To be more explicit: you can think of this as transforming the plane by fixing the $x$-axis, and transforming each line through $(0, -1)$ into a vertical line. If the line $L$ passes through $(0, -1)$ and $(a, 0)$, then the transformed line will pass through $(a, 0)$ and be vertical. People in computer graphics sometimes call this the "unhinging" transformation, thinking of two diagonal lines through $(0, -1)$ as forming a "hinge", while after transformation, they become parallel vertical lines.
Best Answer
The difficulty here is non-uniqueness.
Consider the two shear matrices (I'm going to use $2 \times 2$ to make typing easier; the translation part's easy to deal with in general, and then we just have the upper-left $2 \times 2$ anyhow): $$ A = \begin{bmatrix} 1 & 1 \\ 0 & 1 \end{bmatrix}, B = \begin{bmatrix} 1 & 0 \\ -0.5 & 1 \end{bmatrix} $$ Their product is $$ AB = \begin{bmatrix} 0.5 & 1 \\ -0.5 & 1 \end{bmatrix} $$ That's exactly the same thing as scaling by $\sqrt{2}$ in $x$ and by $\frac{\sqrt{2}}{2}$ in $y$, and then rotating by 45 degrees.
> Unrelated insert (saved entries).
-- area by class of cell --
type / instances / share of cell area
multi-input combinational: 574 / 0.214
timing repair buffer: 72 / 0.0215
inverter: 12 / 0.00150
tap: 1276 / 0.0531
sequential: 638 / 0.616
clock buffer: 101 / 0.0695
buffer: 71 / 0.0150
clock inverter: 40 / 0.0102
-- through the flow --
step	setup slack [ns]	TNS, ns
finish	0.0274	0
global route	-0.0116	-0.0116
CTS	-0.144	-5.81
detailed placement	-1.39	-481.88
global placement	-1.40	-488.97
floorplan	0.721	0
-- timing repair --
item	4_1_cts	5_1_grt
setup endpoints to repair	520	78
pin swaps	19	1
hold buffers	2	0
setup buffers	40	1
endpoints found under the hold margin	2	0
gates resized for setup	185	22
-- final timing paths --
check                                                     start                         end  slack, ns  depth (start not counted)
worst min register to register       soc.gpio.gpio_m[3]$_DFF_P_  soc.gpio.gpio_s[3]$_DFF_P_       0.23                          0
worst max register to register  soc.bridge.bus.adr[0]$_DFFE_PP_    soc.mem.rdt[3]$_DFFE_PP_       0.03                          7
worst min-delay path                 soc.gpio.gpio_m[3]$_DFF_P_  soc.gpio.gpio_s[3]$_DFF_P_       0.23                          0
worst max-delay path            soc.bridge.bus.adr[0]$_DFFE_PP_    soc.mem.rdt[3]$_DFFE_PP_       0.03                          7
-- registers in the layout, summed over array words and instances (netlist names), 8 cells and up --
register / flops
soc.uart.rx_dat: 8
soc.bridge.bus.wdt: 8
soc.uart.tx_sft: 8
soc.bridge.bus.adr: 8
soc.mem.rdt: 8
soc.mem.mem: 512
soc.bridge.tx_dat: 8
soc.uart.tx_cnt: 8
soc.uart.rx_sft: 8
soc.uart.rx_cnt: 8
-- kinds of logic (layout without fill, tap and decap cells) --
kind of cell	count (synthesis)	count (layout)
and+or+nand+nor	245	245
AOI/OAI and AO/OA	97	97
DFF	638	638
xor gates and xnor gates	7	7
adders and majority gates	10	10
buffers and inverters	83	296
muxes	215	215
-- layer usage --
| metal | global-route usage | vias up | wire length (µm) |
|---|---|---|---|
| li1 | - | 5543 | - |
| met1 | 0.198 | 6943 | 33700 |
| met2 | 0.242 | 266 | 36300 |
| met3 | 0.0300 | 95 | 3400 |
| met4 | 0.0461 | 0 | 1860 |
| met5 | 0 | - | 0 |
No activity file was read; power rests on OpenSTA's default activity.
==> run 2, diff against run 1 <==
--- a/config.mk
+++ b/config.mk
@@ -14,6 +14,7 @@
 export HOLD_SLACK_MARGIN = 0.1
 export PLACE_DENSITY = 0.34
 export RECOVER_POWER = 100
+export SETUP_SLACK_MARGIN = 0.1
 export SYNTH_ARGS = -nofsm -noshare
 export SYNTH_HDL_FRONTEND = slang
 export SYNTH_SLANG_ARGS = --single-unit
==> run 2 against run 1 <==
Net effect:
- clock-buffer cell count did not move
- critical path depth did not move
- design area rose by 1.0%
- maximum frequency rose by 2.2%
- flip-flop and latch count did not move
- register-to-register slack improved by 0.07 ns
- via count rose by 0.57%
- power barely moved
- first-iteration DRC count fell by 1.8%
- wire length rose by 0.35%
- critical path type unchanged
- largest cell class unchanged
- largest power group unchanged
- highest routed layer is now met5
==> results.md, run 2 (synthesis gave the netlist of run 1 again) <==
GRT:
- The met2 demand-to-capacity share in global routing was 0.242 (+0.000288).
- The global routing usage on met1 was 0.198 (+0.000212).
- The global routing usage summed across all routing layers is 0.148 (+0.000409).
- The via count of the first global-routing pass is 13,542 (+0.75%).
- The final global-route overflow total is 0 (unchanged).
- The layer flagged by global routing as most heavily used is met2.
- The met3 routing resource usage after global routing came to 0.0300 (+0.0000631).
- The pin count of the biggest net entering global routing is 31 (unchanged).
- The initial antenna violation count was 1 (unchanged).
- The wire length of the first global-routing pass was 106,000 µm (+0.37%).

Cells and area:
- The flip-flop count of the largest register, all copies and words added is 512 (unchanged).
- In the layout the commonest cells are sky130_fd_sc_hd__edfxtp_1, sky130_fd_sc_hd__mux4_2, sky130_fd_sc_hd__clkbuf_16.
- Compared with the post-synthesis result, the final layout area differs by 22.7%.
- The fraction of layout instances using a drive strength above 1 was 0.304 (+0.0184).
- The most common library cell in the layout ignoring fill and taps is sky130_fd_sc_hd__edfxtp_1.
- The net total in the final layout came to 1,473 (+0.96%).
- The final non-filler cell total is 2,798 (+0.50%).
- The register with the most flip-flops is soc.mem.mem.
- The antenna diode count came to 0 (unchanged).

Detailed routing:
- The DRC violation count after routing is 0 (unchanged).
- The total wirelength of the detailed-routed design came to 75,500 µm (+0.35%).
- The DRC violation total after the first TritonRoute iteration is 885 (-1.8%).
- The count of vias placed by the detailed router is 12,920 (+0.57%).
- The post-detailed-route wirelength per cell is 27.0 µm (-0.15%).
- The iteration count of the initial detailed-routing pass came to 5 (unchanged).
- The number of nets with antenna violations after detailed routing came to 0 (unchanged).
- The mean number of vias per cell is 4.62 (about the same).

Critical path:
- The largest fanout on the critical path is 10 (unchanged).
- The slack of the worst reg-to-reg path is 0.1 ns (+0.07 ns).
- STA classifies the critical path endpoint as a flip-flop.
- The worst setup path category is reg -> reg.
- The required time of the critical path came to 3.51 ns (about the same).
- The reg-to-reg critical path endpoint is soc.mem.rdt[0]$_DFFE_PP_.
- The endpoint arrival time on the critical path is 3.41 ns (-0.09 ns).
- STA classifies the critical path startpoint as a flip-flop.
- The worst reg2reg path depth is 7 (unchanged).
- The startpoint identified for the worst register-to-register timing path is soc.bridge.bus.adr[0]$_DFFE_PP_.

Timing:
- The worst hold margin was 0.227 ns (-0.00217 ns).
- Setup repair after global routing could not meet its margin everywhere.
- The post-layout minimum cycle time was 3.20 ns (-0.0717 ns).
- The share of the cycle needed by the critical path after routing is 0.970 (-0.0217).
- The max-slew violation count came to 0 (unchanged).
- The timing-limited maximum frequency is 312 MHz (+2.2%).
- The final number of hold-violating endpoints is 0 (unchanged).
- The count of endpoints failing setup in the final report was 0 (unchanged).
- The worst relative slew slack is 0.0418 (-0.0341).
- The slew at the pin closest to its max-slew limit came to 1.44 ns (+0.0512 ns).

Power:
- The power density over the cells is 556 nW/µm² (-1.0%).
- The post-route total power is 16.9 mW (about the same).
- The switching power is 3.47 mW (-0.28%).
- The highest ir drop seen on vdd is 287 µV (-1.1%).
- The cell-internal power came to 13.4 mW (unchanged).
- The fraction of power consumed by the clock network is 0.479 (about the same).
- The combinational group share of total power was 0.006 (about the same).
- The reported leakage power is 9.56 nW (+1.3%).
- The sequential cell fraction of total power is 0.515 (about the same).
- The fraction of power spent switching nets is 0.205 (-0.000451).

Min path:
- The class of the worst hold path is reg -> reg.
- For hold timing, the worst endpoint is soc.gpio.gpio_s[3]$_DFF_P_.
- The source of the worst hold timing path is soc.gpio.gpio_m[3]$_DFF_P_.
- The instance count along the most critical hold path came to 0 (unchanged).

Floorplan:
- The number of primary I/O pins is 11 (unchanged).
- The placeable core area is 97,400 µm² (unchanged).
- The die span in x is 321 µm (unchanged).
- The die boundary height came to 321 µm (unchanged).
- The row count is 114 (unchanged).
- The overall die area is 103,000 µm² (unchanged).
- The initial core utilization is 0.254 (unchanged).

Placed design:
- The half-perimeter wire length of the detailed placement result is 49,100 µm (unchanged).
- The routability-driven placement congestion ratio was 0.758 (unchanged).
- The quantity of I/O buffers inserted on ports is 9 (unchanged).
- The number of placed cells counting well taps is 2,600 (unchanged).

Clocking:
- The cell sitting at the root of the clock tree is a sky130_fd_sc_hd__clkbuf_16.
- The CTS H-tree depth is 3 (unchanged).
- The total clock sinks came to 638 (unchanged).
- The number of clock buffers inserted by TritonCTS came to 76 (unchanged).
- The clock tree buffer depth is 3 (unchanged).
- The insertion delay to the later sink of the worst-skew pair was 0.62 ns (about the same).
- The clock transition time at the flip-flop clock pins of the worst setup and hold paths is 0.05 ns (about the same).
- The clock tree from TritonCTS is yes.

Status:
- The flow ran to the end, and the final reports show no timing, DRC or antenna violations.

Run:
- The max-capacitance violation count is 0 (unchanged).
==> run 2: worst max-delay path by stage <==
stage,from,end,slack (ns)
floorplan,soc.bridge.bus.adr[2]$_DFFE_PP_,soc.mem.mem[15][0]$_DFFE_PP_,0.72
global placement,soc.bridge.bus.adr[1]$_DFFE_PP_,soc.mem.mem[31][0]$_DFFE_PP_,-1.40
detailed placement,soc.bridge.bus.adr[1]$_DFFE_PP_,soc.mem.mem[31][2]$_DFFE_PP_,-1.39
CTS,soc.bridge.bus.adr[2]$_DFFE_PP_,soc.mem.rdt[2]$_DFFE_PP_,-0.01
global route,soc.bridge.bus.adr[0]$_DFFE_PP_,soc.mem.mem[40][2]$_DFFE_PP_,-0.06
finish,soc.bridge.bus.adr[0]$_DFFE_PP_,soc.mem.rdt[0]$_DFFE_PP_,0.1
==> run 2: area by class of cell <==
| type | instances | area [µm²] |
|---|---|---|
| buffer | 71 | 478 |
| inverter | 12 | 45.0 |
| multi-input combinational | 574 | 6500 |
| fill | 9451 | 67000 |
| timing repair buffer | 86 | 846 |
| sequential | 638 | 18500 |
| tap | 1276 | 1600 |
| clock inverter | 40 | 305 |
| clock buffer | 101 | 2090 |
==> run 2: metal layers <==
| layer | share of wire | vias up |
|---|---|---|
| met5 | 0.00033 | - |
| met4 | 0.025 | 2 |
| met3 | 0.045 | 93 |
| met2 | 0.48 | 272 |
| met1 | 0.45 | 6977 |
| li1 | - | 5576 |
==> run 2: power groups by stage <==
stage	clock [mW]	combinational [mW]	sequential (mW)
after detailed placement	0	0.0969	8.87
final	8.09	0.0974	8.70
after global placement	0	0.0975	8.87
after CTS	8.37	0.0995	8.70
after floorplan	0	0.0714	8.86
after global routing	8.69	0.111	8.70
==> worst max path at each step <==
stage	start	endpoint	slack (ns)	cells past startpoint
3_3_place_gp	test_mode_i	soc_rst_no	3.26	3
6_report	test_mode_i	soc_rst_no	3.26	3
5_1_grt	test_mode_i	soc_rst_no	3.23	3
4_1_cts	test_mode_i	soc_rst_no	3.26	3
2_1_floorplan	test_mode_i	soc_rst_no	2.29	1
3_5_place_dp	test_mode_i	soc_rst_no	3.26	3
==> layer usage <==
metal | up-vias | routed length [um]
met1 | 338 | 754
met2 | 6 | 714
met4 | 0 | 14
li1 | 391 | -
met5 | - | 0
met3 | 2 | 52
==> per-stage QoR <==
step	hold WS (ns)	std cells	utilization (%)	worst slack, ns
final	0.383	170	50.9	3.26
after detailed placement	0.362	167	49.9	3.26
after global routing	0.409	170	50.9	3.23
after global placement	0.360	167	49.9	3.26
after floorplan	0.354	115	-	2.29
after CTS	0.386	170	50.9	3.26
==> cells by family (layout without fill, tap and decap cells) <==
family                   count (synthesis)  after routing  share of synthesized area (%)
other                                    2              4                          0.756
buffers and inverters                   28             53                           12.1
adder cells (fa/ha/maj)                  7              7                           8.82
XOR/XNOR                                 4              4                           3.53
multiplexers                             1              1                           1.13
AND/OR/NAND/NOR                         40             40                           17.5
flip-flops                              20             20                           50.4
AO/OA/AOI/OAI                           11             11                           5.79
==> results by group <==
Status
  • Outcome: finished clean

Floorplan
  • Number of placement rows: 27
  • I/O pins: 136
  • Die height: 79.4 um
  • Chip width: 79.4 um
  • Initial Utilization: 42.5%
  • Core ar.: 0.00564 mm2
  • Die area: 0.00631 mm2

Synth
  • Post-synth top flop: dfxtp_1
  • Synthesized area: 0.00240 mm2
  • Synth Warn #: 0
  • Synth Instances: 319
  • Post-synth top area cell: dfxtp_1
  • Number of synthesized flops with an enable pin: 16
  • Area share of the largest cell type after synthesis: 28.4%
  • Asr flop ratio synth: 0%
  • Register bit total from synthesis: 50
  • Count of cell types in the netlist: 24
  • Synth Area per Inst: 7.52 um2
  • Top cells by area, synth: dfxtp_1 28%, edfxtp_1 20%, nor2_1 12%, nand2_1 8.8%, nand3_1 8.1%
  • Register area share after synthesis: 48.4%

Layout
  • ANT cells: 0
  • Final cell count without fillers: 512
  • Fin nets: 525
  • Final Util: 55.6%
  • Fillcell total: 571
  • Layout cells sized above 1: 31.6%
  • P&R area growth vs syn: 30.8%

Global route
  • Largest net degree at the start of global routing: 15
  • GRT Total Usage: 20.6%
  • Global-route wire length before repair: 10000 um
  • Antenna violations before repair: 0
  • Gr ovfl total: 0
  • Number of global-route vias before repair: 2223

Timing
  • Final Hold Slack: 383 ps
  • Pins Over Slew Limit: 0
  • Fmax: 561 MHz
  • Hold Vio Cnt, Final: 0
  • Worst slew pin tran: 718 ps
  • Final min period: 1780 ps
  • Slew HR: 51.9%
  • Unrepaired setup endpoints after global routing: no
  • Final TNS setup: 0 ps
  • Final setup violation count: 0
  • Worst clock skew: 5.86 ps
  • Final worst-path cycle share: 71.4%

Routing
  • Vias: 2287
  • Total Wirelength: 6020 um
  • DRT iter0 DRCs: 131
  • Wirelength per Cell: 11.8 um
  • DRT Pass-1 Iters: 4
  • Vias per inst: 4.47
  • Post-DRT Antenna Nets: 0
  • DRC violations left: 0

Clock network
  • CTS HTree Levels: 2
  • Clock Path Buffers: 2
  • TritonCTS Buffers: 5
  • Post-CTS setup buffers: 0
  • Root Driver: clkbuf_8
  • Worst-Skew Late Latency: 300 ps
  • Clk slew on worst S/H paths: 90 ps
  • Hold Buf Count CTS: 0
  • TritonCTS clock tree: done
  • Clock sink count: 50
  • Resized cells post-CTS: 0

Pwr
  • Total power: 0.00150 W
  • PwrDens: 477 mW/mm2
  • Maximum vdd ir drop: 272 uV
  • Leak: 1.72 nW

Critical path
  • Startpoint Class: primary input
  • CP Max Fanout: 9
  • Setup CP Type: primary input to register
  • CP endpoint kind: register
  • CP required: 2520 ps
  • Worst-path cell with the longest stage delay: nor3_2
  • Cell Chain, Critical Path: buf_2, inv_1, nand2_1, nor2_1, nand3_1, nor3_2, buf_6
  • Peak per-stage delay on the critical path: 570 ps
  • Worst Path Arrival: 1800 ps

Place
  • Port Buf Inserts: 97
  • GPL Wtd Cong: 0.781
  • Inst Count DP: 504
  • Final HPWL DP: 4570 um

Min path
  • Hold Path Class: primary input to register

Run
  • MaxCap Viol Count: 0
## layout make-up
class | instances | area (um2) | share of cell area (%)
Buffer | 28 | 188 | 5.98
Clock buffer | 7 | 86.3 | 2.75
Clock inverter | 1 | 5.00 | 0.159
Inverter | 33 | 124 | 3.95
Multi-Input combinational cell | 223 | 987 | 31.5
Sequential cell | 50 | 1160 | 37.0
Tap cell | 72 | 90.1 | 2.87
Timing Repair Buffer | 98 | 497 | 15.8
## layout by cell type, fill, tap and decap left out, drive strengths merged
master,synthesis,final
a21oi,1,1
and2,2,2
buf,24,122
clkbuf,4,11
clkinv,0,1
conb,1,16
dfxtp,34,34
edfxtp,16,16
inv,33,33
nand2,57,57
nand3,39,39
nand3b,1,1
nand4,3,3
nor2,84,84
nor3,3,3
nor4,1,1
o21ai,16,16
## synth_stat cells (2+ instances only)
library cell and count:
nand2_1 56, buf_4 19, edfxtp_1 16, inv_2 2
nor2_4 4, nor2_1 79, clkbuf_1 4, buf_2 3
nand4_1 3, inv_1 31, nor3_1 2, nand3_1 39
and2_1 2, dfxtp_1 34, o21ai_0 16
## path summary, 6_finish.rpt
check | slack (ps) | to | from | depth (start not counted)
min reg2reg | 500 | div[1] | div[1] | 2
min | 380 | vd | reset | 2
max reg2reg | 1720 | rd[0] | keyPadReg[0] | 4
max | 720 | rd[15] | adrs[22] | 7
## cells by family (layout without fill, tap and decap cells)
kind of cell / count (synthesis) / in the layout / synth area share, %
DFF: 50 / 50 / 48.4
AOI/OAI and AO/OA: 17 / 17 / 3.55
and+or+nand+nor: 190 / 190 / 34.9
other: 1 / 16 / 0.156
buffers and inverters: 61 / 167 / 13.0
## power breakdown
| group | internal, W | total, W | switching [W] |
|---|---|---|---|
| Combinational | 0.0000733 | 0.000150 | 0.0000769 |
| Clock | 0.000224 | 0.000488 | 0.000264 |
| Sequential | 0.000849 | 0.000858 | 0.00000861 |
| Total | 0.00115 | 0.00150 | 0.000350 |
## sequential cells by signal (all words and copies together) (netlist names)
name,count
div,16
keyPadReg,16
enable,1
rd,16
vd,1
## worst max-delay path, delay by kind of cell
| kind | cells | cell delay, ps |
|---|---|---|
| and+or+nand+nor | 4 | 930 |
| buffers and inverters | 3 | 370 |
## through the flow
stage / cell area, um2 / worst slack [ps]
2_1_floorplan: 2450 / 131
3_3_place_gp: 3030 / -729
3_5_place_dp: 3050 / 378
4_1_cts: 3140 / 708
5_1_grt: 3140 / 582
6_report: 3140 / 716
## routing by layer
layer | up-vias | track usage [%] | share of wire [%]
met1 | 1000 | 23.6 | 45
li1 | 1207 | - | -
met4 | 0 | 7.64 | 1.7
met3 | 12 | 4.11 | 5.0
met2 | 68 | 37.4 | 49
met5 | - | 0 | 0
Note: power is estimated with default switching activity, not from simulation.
==> src/include/i2cBlock_params.svh <==
// Build-time constants of the I2C keypad block
// Include in RTL and testbench files that need the map or the poll timing
`ifndef I2C_BLOCK_PARAMS_SVH
`define I2C_BLOCK_PARAMS_SVH

//----------------------------------------------------------------------
// Bus map
//----------------------------------------------------------------------
`define I2C_BLOCK_ADRS    8'h04		// Compared with adrs[23:16]

// CSR offsets in adrs[15:0]
`define I2C_CSR_ENABLE    16'h0000	// bit 0 starts polling
`define I2C_CSR_DIV       16'h0004	// Quarter-bit divider
`define I2C_CSR_KEYPAD    16'h0008	// Last keypad word, read only
`define I2C_CSR_STATUS    16'h000C	// bit 0 busy, bit 1 ackError

//----------------------------------------------------------------------
// I2C side
//----------------------------------------------------------------------
`define I2C_DIV_BITS      16		// Divider register width
`define I2C_KEYPAD_ADDR   7'h20		// Expander slave address
`define I2C_POLL_GAP      64		// Clocks between STOP and next START

`endif

==> src/design/i2cPkg.sv <==
// Shared types of the I2C keypad block
// Bus command field, bit-engine command and poller state encodings
package i2cPkg;

	//----------------------------------------------------------------------
	// Bus command, address bits 31:30
	//----------------------------------------------------------------------
	typedef enum logic [1:0] {
		cmdNone      = 2'd0,	// No access
		cmdWrite     = 2'd1,	// Register write
		cmdRead      = 2'd2,	// Register read, answered with vd
		cmdWriteRead = 2'd3		// Reserved, decoded and dropped
	} busCmdT;

	//----------------------------------------------------------------------
	// Bit-engine command, one per go strobe
	//----------------------------------------------------------------------
	typedef enum logic [1:0] {
		bitStart = 2'd0,	// SDA falls while SCL high
		bitStop  = 2'd1,	// SDA rises while SCL high
		bitWrite = 2'd2,	// 8 bits out, slave ACK in
		bitRead  = 2'd3		// 8 bits in, master ACK out
	} bitCmdT;

	// Keypad poll sequence
	typedef enum logic [2:0] {
		psIdle   = 3'd0,
		psStart  = 3'd1,
		psAddr   = 3'd2,	// Slave address with read bit
		psReadHi = 3'd3,	// Upper keypad byte, ACKed
		psReadLo = 3'd4,	// Lower keypad byte, NACKed
		psStop   = 3'd5,
		psGap    = 3'd6		// Idle time between polls
	} pollStateT;

endpackage
<file path="src/include/i2cBlock_params.svh">
// Build-time constants of the I2C keypad block
// Include in RTL and testbench files that need the map or the poll timing
`ifndef I2C_BLOCK_PARAMS_SVH
`define I2C_BLOCK_PARAMS_SVH

//----------------------------------------------------------------------
// Bus map
//----------------------------------------------------------------------
`define I2C_BLOCK_ADRS    8'h04		// Compared with adrs[23:16]

// CSR offsets in adrs[15:0]
`define I2C_CSR_ENABLE    16'h0000	// bit 0 starts polling
`define I2C_CSR_DIV       16'h0004	// Quarter-bit divider
`define I2C_CSR_KEYPAD    16'h0008	// Last keypad word, read only
`define I2C_CSR_STATUS    16'h000C	// bit 0 busy, bit 1 ackError

//----------------------------------------------------------------------
// I2C side
//----------------------------------------------------------------------
`define I2C_DIV_BITS      16		// Divider register width
`define I2C_KEYPAD_ADDR   7'h20		// Expander slave address
`define I2C_POLL_GAP      64		// Clocks between STOP and next START

`endif

</file>
<file path="src/design/i2cPkg.sv">
// Shared types of the I2C keypad block
// Bus command field, bit-engine command and poller state encodings
package i2cPkg;

	//----------------------------------------------------------------------
	// Bus command, address bits 31:30
	//----------------------------------------------------------------------
	typedef enum logic [1:0] {
		cmdNone      = 2'd0,	// No access
		cmdWrite     = 2'd1,	// Register write
		cmdRead      = 2'd2,	// Register read, answered with vd
		cmdWriteRead = 2'd3		// Reserved, decoded and dropped
	} busCmdT;

	//----------------------------------------------------------------------
	// Bit-engine command, one per go strobe
	//----------------------------------------------------------------------
	typedef enum logic [1:0] {
		bitStart = 2'd0,	// SDA falls while SCL high
		bitStop  = 2'd1,	// SDA rises while SCL high
		bitWrite = 2'd2,	// 8 bits out, slave ACK in
		bitRead  = 2'd3		// 8 bits in, master ACK out
	} bitCmdT;

	// Keypad poll sequence
	typedef enum logic [2:0] {
		psIdle   = 3'd0,
		psStart  = 3'd1,
		psAddr   = 3'd2,	// Slave address with read bit
		psReadHi = 3'd3,	// Upper keypad byte, ACKed
		psReadLo = 3'd4,	// Lower keypad byte, NACKed
		psStop   = 3'd5,
		psGap    = 3'd6		// Idle time between polls
	} pollStateT;

endpackage

</file>
<file path="src/design/i2cBitEngine.sv">
// I2C master bit sequencer with SCL divider and open-drain SDA control
// Runs one START, STOP, byte write or byte read per go strobe and pulses done
`include "i2cBlock_params.svh"

module i2cBitEngine (
	input  logic                     sysClk,
	input  logic                     reset,
	input  logic [`I2C_DIV_BITS-1:0] div,		// Quarter-bit length minus one
	input  logic                     go,		// One-cycle command strobe
	input  i2cPkg::bitCmdT           cmd,
	input  logic [7:0]               txByte,
	input  logic                     ack,		// Master ACK for reads, 0 = ACK
	output logic                     done,
	output logic [7:0]               rxByte,
	output logic                     rxAck,		// ACK bit seen on the 9th clock
	output logic                     scl,
	output logic                     sdaLow,	// 1 pulls SDA down
	input  logic                     sdaIn
);

import i2cPkg::*;

bitCmdT                   cmdR;
logic [7:0]               txR;
logic                     ackR;
logic                     busy;
logic [`I2C_DIV_BITS-1:0] divCnt;
logic [1:0]               quarter;		// Phase inside one bit
logic [3:0]               bitCnt;		// 0..8, 8 is the ACK slot
logic                     tick;
logic                     lastBit;
logic                     dataCmd;
logic [1:0]               nextQ;
logic [3:0]               nextBit;
logic                     sclNext;
logic                     sdaLowNext;

// SCL level per quarter
function automatic logic sclFor(input bitCmdT c, input logic [1:0] q);
	case (c)
		bitStart: return q != 2'd3;		// Low at the end, ready for data
		bitStop:  return q != 2'd0;
		default:  return (q == 2'd1) || (q == 2'd2);
	endcase
endfunction

// SDA pull-down per quarter and bit
function automatic logic sdaLowFor(input bitCmdT c, input logic [1:0] q,
	input logic [3:0] b, input logic txBit, input logic ackBit);
	case (c)
		bitStart: return q != 2'd0;		// Falls in quarter 1
		bitStop:  return q < 2'd2;		// Rises in quarter 2
		bitWrite: return (b == 4'd8) ? 1'b0 : ~txBit;	// Release for slave ACK
		default:  return (b == 4'd8) ? ~ackBit : 1'b0;
	endcase
endfunction

//----------------------------------------------------------------------
// Next quarter decode
//----------------------------------------------------------------------
assign tick    = busy && (divCnt >= div);	// >= survives a divider shrink
assign dataCmd = (cmdR == bitWrite) || (cmdR == bitRead);

always_comb
begin
	lastBit    = !dataCmd || (bitCnt == 4'd8);
	nextQ      = quarter + 2'd1;
	nextBit    = (quarter == 2'd3) ? bitCnt + 4'd1 : bitCnt;
	sclNext    = sclFor(cmdR, nextQ);
	sdaLowNext = sdaLowFor(cmdR, nextQ, nextBit, txR[3'd7 - nextBit[2:0]], ackR);
end

always_ff @(posedge sysClk)
begin
	if (reset)
	begin
		busy    <= 1'b0;
		done    <= 1'b0;
		divCnt  <= '0;
		quarter <= 2'd0;
		bitCnt  <= 4'd0;
		scl     <= 1'b1;	// Bus idle
		sdaLow  <= 1'b0;
	end
	else
	begin
		done <= 1'b0;
		if (go && !busy)
		begin
			busy    <= 1'b1;
			divCnt  <= '0;
			quarter <= 2'd0;
			bitCnt  <= 4'd0;
			scl     <= sclFor(cmd, 2'd0);
			sdaLow  <= sdaLowFor(cmd, 2'd0, 4'd0, txByte[7], ack);
		end
		else if (tick)
		begin
			divCnt <= '0;
			if ((quarter == 2'd3) && lastBit)
			begin
				busy <= 1'b0;	// Lines keep their last level
				done <= 1'b1;
			end
			else
			begin
				quarter <= nextQ;
				bitCnt  <= nextBit;
				scl     <= sclNext;
				sdaLow  <= sdaLowNext;
			end
		end
		else if (busy)
			divCnt <= divCnt + 1'b1;
	end
end

// Command latch and SDA sampling at mid SCL high
always_ff @(posedge sysClk)
begin
	if (go && !busy)
	begin
		cmdR <= cmd;
		txR  <= txByte;
		ackR <= ack;
	end
	if (tick && (quarter == 2'd1) && dataCmd)
	begin
		if (bitCnt == 4'd8)
			rxAck <= sdaIn;
		else
			rxByte <= {rxByte[6:0], sdaIn};	// MSB first
	end
end

// Poller must wait for done before the next go
goWhileIdle: assert property (@(posedge sysClk) disable iff (reset) go |-> !busy)
	else $error("bit engine got go while busy");

// Every command starts from the SCL level the previous one left
sclSteadyOnGo: assert property (@(posedge sysClk) disable iff (reset) go |=> $stable(scl))
	else $error("SCL moved on command start");

endmodule

</file>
So if I gave you the matrix $$ \begin{bmatrix} 0.5 & 1 \\ -0.5 & 1 \end{bmatrix}, $$ which answer would you want? The two shears, or the scale and rotation?
Why does this happen? Because you have five free parameters (rotation, 2 scales, 2 shears) and a four-dimensional set of matrices (all possible $2 \times 2$ matrices in the upper-left corner of your transformation). A continuous map from the first onto the second will necessarily be many-to-one.
In short: I think you need to ask a different question.
One possibility is to say "scale has to be the same in $x$ and $y$", or, perhaps worded better, "we only allow uniform scaling". Then there's generally a unique solution, although there are some bad cases: rotation-by-180 degrees and scaling-by-negative-one yield the same matrix, for instance.